WHAT NEEDS TO BE DONE: If a line in the entries below includes "delay", show that line.

-*-*-

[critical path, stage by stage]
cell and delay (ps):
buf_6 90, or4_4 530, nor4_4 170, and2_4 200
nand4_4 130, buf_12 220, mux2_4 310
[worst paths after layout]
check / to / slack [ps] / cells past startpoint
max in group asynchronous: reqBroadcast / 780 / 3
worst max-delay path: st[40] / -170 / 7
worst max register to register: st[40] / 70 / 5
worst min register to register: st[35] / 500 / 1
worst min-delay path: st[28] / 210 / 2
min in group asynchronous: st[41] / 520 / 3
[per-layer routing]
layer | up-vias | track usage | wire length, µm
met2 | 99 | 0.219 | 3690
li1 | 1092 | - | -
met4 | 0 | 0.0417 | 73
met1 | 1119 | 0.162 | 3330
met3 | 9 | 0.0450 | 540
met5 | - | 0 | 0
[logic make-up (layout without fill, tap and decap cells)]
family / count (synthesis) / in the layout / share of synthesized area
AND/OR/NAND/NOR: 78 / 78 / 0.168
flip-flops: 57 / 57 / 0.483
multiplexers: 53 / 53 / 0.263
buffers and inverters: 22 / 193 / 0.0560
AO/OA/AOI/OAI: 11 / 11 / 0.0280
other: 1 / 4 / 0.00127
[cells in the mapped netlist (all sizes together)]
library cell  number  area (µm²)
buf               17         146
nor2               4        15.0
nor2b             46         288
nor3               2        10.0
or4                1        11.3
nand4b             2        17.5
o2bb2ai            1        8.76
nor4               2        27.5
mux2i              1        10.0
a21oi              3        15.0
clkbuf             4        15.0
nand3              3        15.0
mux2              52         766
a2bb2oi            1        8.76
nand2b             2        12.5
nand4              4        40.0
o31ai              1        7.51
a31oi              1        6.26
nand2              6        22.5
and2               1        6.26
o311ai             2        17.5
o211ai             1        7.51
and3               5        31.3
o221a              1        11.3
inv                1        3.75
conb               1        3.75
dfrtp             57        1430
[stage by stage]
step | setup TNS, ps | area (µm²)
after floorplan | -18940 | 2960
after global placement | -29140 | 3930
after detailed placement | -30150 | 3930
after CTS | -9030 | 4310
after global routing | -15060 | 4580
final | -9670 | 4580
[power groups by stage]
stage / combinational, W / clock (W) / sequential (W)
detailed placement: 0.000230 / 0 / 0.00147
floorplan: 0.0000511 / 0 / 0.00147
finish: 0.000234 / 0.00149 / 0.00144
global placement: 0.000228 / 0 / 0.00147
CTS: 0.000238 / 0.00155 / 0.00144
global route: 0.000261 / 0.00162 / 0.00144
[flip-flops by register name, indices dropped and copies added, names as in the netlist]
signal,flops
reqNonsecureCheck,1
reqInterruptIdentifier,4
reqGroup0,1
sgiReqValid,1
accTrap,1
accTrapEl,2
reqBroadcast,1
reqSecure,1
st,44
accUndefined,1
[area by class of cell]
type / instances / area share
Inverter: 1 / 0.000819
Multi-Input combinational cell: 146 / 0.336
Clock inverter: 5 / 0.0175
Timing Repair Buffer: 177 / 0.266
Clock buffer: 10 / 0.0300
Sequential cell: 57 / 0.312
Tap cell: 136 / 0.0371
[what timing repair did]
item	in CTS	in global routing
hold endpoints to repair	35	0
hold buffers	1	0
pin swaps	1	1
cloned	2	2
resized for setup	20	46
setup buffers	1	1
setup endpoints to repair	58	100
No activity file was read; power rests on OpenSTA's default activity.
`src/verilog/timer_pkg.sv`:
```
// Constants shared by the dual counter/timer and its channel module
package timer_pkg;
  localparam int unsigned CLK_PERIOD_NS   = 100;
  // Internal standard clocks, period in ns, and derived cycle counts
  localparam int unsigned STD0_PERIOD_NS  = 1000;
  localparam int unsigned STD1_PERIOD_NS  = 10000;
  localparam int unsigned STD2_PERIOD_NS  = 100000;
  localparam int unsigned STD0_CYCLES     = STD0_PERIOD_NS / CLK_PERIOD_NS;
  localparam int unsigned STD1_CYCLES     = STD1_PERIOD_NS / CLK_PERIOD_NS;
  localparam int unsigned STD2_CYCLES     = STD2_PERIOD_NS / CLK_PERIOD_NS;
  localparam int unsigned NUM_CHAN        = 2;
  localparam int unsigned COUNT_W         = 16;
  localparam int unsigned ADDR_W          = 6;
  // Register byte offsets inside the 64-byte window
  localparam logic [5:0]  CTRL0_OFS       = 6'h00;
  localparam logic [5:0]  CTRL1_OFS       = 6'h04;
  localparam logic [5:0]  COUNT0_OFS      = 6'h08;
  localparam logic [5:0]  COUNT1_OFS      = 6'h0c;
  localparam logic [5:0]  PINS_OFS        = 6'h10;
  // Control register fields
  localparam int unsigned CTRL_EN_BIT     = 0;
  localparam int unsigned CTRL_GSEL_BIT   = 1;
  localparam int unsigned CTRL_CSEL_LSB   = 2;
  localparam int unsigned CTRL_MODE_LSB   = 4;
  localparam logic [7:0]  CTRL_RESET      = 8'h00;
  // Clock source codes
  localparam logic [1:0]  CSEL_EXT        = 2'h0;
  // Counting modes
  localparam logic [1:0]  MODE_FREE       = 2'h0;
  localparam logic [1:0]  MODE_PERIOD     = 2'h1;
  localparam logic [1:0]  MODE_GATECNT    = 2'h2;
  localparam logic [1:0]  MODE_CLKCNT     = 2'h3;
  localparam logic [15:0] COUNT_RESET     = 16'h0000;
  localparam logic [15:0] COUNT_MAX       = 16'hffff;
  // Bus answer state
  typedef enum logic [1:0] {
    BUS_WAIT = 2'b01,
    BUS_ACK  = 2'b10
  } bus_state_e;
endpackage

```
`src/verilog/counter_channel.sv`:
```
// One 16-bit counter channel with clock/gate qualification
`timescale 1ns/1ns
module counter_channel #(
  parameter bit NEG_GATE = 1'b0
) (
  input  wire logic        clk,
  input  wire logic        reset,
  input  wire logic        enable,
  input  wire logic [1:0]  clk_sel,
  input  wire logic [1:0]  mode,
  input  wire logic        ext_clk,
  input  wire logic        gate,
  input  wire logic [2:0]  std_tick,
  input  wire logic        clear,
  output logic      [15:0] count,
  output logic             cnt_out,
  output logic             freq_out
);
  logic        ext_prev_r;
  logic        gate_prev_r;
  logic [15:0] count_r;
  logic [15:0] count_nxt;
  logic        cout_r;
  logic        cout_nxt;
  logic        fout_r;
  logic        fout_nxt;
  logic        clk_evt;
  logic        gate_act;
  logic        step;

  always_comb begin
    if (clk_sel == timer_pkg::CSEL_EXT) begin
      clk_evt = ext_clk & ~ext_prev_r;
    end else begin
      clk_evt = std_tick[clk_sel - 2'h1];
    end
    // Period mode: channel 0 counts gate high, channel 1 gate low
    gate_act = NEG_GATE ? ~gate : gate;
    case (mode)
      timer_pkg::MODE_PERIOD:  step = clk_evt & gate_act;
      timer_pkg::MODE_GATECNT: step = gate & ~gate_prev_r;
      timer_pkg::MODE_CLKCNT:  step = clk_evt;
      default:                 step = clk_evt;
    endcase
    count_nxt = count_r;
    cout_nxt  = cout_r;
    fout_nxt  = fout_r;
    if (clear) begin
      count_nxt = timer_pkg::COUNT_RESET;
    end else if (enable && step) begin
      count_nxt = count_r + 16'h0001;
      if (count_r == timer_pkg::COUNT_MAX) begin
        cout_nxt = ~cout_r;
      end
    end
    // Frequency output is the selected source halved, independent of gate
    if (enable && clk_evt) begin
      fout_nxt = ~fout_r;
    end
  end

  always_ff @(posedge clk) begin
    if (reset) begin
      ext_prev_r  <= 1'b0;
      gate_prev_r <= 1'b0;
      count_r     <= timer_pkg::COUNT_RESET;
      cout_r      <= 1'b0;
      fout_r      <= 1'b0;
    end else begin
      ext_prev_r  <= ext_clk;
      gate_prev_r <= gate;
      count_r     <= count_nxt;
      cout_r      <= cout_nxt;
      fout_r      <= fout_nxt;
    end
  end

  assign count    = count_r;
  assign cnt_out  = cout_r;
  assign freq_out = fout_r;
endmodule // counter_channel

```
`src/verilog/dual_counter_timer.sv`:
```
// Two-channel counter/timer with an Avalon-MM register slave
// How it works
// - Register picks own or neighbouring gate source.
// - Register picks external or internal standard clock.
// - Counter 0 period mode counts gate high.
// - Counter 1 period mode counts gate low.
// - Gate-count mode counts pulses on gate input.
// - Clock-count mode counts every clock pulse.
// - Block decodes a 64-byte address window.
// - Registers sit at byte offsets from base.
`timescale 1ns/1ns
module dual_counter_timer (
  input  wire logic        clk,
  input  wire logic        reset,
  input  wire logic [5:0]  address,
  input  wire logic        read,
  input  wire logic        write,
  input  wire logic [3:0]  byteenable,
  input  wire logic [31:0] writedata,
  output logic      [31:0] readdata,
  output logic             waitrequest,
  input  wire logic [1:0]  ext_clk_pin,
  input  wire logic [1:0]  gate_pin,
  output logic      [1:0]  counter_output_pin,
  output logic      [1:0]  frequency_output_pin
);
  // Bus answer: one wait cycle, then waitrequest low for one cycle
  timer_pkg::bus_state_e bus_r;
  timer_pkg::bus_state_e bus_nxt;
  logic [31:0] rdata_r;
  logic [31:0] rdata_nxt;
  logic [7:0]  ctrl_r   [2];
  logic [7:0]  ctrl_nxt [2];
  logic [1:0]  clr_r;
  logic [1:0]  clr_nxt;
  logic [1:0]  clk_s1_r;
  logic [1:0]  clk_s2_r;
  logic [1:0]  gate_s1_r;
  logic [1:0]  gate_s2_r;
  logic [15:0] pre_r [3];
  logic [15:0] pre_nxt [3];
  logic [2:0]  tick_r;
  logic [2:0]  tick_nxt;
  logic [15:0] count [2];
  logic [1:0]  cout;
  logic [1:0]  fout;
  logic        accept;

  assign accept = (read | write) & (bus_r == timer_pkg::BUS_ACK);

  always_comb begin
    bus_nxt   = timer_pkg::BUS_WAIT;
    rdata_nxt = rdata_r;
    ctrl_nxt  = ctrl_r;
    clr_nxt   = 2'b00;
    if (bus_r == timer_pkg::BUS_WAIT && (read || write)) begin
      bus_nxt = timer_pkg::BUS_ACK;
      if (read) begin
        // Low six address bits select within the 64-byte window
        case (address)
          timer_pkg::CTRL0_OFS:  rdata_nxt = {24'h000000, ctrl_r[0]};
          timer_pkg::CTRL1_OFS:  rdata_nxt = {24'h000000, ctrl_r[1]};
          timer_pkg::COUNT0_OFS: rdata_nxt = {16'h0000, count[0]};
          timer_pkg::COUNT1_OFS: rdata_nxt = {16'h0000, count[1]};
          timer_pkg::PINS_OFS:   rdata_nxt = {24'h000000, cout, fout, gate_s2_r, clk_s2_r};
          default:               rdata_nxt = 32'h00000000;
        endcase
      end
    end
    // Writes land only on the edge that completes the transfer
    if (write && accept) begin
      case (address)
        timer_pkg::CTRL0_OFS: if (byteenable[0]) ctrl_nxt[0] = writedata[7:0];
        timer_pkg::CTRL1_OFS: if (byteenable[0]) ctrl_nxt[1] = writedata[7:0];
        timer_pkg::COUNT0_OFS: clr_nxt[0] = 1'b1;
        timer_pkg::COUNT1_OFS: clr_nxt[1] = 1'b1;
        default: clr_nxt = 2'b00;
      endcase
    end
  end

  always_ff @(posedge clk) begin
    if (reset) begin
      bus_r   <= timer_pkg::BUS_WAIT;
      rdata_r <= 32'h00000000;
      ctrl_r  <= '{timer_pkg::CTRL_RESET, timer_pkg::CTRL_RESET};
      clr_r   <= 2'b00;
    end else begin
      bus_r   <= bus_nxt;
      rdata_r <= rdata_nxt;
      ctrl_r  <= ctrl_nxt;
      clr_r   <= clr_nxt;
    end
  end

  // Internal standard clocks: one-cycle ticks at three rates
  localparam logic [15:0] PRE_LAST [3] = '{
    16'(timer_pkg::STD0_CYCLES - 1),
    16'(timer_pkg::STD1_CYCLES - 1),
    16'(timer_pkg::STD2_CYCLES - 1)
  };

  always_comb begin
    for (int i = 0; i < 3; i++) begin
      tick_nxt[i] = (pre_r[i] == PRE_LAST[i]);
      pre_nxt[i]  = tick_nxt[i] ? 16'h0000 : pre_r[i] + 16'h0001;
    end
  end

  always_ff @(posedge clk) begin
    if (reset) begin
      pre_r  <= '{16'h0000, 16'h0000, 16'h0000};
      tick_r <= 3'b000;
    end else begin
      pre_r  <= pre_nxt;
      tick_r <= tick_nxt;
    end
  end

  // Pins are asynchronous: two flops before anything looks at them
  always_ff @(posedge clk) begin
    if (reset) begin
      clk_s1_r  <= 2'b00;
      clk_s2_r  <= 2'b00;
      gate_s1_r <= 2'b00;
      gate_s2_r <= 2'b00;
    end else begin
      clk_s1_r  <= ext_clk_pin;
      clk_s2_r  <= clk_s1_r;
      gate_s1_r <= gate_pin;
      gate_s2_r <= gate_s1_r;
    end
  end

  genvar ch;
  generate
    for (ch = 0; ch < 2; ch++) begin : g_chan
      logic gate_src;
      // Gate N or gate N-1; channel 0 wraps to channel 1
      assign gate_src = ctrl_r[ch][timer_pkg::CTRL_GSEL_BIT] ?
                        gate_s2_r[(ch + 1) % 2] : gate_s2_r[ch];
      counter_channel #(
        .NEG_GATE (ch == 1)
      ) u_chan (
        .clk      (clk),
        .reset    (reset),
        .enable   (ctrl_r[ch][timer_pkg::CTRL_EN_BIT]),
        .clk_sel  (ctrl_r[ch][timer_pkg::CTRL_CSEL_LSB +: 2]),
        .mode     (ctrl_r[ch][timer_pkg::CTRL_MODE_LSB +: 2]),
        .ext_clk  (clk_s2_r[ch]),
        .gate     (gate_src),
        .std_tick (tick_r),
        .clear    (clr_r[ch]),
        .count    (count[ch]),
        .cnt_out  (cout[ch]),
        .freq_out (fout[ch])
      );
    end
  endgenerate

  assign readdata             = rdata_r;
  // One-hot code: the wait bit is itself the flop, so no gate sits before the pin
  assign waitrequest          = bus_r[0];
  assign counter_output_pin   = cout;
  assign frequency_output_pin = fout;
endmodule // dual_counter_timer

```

-*-*-

OUTPUT OF THE EXERCISE:
cell and delay (ps):
worst max-delay path: st[40] / -170 / 7
worst min-delay path: st[28] / 210 / 2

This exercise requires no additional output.